Saved entries:
┌────────

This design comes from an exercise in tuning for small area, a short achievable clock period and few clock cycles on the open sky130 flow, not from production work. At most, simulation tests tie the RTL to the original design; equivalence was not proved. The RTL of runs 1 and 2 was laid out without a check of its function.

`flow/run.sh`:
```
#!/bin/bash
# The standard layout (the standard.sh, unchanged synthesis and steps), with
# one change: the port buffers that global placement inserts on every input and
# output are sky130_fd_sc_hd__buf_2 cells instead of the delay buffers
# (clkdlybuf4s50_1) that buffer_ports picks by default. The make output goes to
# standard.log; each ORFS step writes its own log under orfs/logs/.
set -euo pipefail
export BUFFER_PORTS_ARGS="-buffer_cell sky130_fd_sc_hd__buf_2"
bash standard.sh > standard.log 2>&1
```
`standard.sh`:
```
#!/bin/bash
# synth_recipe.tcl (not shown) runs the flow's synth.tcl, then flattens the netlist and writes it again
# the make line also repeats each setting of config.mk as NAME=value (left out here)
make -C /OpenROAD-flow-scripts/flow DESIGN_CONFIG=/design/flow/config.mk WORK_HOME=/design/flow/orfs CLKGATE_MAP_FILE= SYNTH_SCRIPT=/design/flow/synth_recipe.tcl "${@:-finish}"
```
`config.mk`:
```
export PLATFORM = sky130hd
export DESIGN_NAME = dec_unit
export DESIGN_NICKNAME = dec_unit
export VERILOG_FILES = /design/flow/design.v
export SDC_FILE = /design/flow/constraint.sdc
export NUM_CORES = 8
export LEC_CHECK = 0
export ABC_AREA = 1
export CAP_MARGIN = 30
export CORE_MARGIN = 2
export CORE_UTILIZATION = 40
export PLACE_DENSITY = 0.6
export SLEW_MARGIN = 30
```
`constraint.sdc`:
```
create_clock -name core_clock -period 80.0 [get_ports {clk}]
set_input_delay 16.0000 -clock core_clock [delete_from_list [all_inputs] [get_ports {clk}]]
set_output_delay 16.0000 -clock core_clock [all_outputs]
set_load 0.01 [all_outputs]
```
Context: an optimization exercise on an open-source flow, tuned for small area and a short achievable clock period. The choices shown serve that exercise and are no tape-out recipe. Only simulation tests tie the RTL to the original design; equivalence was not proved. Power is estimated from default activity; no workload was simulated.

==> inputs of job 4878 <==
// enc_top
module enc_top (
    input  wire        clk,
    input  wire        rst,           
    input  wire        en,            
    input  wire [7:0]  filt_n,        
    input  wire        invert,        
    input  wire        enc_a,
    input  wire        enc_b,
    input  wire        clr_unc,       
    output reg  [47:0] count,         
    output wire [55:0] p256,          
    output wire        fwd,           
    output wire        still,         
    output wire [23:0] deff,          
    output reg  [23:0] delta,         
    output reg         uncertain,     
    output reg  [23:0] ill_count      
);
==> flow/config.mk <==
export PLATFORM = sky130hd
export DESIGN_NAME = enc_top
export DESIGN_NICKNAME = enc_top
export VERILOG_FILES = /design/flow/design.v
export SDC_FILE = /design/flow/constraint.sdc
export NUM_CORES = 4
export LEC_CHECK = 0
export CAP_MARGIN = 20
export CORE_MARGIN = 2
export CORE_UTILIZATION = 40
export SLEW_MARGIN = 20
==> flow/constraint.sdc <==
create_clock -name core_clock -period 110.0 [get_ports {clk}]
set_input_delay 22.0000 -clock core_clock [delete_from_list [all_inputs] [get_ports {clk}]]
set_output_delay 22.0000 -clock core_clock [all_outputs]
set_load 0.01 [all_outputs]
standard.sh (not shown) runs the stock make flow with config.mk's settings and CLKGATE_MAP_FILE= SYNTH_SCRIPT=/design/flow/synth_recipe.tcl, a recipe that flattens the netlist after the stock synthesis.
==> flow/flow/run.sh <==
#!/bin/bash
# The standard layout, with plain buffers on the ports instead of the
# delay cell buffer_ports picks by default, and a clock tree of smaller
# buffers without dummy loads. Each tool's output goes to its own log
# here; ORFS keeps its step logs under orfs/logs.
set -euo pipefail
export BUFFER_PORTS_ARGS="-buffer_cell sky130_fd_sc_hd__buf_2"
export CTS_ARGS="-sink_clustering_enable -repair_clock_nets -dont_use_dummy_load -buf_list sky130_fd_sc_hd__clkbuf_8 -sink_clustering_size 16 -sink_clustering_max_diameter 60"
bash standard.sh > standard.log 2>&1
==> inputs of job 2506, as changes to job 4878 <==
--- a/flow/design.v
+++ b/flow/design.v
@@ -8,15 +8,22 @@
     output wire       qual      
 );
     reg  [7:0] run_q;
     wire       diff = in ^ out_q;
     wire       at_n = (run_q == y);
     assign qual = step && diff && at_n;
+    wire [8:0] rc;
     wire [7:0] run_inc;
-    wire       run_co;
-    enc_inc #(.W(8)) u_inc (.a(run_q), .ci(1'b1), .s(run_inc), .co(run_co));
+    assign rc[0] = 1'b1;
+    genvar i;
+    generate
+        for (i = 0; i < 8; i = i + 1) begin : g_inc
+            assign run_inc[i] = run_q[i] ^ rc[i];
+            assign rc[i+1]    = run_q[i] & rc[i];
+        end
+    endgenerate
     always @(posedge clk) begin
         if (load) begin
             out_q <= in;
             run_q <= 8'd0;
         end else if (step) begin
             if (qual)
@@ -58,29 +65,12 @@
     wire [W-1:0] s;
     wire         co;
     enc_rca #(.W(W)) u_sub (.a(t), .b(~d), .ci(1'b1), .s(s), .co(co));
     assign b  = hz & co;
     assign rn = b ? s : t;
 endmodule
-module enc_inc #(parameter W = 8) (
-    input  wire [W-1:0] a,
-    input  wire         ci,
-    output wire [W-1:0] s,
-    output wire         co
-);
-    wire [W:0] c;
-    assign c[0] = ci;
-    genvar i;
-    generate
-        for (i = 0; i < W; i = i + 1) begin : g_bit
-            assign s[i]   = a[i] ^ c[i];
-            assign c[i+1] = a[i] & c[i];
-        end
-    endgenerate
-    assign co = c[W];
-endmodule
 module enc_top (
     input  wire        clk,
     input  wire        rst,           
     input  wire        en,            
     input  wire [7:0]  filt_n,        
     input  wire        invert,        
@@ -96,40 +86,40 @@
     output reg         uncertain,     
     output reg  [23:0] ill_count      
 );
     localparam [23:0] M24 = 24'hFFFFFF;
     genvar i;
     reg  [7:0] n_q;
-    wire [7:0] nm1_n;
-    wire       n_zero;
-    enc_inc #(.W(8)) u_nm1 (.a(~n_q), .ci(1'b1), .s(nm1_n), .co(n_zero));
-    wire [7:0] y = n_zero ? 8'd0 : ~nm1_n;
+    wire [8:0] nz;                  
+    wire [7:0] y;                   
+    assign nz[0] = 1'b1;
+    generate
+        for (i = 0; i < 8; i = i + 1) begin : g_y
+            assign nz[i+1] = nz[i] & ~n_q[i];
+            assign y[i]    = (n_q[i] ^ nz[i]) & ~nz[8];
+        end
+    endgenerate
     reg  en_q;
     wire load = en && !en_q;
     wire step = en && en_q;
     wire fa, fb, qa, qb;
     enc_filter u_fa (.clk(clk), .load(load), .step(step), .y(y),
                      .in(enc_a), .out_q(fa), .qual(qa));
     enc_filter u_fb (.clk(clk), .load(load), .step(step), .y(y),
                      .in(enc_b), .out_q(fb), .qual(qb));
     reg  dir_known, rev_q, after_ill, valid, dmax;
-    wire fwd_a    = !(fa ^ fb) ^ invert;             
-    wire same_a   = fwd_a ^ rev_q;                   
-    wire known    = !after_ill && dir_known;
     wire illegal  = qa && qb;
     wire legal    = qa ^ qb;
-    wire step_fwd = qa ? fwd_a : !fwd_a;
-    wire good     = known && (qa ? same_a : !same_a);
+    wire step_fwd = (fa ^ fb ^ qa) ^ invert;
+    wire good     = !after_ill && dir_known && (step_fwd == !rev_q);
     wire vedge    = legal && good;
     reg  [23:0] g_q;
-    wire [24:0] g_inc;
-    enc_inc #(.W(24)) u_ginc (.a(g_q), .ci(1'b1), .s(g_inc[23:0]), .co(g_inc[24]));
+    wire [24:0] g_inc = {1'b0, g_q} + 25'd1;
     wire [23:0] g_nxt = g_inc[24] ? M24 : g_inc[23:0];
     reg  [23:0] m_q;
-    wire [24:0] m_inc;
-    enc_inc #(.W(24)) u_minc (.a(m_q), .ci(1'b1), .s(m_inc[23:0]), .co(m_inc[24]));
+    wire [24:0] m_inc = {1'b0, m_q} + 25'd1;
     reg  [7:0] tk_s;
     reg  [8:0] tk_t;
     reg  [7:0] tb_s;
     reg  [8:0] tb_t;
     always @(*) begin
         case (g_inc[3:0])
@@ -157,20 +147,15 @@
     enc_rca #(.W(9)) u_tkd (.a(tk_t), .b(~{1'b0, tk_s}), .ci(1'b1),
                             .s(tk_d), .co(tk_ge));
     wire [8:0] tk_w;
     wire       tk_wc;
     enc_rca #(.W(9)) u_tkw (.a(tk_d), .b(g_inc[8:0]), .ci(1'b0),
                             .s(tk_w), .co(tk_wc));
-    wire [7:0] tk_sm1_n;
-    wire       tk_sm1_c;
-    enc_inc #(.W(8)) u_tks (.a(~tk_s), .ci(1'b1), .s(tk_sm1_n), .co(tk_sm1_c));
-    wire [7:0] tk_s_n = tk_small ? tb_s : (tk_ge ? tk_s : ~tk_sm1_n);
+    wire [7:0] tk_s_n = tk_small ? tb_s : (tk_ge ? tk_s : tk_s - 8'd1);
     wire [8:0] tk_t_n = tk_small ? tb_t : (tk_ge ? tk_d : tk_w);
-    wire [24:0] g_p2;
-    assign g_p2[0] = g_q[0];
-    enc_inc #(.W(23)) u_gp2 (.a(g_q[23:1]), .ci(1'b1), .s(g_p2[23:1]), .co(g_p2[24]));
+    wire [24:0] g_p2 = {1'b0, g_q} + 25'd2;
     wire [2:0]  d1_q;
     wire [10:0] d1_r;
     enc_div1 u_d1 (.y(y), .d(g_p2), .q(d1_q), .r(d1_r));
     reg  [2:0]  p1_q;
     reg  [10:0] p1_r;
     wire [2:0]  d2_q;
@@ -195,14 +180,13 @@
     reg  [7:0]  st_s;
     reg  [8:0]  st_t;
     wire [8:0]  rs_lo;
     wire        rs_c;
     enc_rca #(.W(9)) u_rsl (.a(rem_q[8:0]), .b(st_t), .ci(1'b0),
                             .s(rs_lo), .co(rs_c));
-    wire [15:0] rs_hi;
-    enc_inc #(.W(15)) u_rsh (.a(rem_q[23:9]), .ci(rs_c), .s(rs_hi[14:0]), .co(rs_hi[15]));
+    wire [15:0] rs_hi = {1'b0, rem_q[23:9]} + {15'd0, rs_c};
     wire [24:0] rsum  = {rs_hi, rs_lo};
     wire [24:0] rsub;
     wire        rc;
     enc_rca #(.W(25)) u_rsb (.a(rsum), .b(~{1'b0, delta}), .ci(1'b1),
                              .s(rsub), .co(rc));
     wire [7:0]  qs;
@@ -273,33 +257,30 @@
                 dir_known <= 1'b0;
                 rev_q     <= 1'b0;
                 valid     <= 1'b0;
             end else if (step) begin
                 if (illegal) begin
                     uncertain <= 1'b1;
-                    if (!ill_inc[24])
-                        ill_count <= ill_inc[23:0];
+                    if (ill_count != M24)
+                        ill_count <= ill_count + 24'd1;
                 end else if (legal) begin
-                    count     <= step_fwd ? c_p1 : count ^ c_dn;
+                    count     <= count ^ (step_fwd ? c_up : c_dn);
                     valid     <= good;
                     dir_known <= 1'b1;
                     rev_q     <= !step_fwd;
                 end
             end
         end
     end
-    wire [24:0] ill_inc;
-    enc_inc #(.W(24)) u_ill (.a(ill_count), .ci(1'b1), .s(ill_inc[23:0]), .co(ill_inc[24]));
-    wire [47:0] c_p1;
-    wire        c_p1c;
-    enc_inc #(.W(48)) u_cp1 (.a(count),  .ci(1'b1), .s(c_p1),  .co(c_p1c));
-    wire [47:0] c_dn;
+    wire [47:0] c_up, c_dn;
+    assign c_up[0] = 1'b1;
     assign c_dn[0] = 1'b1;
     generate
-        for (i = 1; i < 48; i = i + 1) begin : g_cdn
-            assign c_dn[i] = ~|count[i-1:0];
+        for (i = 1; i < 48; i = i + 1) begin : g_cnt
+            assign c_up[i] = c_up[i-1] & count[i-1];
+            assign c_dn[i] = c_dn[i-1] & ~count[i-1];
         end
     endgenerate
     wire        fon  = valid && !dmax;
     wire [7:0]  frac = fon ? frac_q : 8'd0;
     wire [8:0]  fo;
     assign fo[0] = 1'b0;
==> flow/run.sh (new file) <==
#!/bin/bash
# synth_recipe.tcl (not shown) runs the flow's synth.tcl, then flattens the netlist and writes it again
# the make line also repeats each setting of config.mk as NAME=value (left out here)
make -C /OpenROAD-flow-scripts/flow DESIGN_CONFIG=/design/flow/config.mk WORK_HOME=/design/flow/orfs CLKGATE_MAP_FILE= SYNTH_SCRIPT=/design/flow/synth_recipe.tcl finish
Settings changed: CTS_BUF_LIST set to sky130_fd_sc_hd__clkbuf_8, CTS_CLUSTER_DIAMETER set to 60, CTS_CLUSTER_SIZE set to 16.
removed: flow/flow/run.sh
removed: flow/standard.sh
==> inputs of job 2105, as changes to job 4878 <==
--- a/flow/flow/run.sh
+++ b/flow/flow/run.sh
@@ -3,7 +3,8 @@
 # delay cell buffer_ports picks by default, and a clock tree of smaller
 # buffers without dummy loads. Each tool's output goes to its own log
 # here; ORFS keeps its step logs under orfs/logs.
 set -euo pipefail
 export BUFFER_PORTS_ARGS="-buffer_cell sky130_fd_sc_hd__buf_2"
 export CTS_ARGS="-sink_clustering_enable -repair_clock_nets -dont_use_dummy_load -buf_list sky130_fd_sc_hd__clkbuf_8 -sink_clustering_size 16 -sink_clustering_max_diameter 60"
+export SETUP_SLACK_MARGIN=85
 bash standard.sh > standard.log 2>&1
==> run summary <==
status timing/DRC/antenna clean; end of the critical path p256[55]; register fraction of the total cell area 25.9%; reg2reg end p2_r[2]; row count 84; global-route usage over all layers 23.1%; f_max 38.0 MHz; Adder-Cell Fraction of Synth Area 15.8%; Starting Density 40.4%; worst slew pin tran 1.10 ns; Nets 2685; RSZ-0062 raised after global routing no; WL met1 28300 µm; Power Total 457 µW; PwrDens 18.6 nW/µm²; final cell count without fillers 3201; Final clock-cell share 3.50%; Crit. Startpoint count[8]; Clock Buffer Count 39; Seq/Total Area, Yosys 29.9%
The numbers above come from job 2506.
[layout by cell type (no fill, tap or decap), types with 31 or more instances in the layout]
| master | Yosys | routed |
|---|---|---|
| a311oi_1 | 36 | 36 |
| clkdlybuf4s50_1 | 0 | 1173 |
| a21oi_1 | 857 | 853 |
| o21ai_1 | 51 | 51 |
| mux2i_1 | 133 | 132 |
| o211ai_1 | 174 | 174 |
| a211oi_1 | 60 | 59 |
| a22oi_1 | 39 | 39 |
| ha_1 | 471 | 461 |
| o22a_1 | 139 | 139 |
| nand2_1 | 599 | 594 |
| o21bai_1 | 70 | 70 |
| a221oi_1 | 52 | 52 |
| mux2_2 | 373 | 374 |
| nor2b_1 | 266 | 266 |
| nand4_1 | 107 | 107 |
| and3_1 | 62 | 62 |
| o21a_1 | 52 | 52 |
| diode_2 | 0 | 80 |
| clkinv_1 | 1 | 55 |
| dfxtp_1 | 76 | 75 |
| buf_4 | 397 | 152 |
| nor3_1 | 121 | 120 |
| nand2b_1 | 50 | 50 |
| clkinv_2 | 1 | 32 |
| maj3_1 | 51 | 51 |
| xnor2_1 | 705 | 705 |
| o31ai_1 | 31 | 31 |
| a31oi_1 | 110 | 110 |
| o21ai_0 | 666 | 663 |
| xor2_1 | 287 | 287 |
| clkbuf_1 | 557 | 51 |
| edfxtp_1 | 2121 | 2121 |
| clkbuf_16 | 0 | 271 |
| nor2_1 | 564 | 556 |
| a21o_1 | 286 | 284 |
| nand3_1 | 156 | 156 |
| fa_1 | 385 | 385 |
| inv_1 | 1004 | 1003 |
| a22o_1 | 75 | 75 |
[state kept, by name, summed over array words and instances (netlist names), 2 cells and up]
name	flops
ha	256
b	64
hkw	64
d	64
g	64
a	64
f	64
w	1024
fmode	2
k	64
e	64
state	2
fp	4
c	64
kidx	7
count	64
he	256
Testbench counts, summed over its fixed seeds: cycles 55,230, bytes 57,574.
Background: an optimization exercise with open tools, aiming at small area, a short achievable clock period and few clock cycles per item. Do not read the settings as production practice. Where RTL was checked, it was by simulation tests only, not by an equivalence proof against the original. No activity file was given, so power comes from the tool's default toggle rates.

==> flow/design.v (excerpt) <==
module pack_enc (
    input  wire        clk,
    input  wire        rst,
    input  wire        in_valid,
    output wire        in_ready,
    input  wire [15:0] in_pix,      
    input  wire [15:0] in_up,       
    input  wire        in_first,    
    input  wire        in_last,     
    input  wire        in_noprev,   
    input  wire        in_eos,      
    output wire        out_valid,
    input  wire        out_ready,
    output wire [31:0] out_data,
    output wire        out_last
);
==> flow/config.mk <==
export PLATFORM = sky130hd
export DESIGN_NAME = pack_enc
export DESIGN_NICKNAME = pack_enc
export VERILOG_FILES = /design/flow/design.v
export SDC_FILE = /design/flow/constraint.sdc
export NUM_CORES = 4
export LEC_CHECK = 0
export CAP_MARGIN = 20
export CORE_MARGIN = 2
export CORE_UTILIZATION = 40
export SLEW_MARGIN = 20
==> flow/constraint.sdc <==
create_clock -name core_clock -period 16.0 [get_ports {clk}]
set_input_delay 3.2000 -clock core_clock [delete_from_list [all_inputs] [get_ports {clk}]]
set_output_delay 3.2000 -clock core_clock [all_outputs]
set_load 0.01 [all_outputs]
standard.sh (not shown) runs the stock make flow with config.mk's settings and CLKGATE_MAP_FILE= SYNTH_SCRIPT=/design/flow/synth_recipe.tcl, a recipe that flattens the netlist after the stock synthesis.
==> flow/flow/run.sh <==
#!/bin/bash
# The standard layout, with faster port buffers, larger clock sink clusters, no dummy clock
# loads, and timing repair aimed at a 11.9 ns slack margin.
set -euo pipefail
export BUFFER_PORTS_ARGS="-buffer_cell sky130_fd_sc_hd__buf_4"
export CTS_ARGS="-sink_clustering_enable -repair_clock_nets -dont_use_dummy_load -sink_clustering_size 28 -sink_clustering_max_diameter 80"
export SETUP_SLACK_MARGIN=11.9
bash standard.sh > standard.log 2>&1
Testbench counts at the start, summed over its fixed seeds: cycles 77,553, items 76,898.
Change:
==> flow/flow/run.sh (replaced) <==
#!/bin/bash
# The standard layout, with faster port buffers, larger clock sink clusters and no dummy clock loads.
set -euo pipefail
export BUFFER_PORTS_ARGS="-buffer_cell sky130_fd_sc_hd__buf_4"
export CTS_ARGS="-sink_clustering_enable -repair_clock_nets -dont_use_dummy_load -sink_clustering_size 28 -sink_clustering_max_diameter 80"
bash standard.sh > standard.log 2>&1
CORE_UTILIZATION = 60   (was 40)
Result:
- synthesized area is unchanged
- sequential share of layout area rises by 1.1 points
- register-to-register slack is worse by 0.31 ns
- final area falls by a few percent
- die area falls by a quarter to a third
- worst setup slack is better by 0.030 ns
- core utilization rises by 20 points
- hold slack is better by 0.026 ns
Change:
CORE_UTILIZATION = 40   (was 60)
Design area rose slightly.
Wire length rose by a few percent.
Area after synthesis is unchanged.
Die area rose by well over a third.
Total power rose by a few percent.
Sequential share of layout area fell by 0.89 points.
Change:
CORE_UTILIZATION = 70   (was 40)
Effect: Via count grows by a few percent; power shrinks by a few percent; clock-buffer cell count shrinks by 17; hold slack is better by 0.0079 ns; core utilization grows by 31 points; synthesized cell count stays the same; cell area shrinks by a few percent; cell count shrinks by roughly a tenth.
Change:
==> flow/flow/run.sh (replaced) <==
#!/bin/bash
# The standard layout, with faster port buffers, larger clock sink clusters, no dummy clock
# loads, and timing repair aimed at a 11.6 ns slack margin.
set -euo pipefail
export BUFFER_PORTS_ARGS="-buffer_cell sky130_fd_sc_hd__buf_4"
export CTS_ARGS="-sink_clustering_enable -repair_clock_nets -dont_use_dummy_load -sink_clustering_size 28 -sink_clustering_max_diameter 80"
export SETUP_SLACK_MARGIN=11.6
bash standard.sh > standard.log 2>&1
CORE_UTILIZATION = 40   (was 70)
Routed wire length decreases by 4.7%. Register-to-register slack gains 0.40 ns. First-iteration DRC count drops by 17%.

└────────

● About this task:
Given the data above, which lines hold the string "instances"? Return them.

● Solved exercise:
[layout by cell type (no fill, tap or decap), types with 31 or more instances in the layout]
[state kept, by name, summed over array words and instances (netlist names), 2 cells and up]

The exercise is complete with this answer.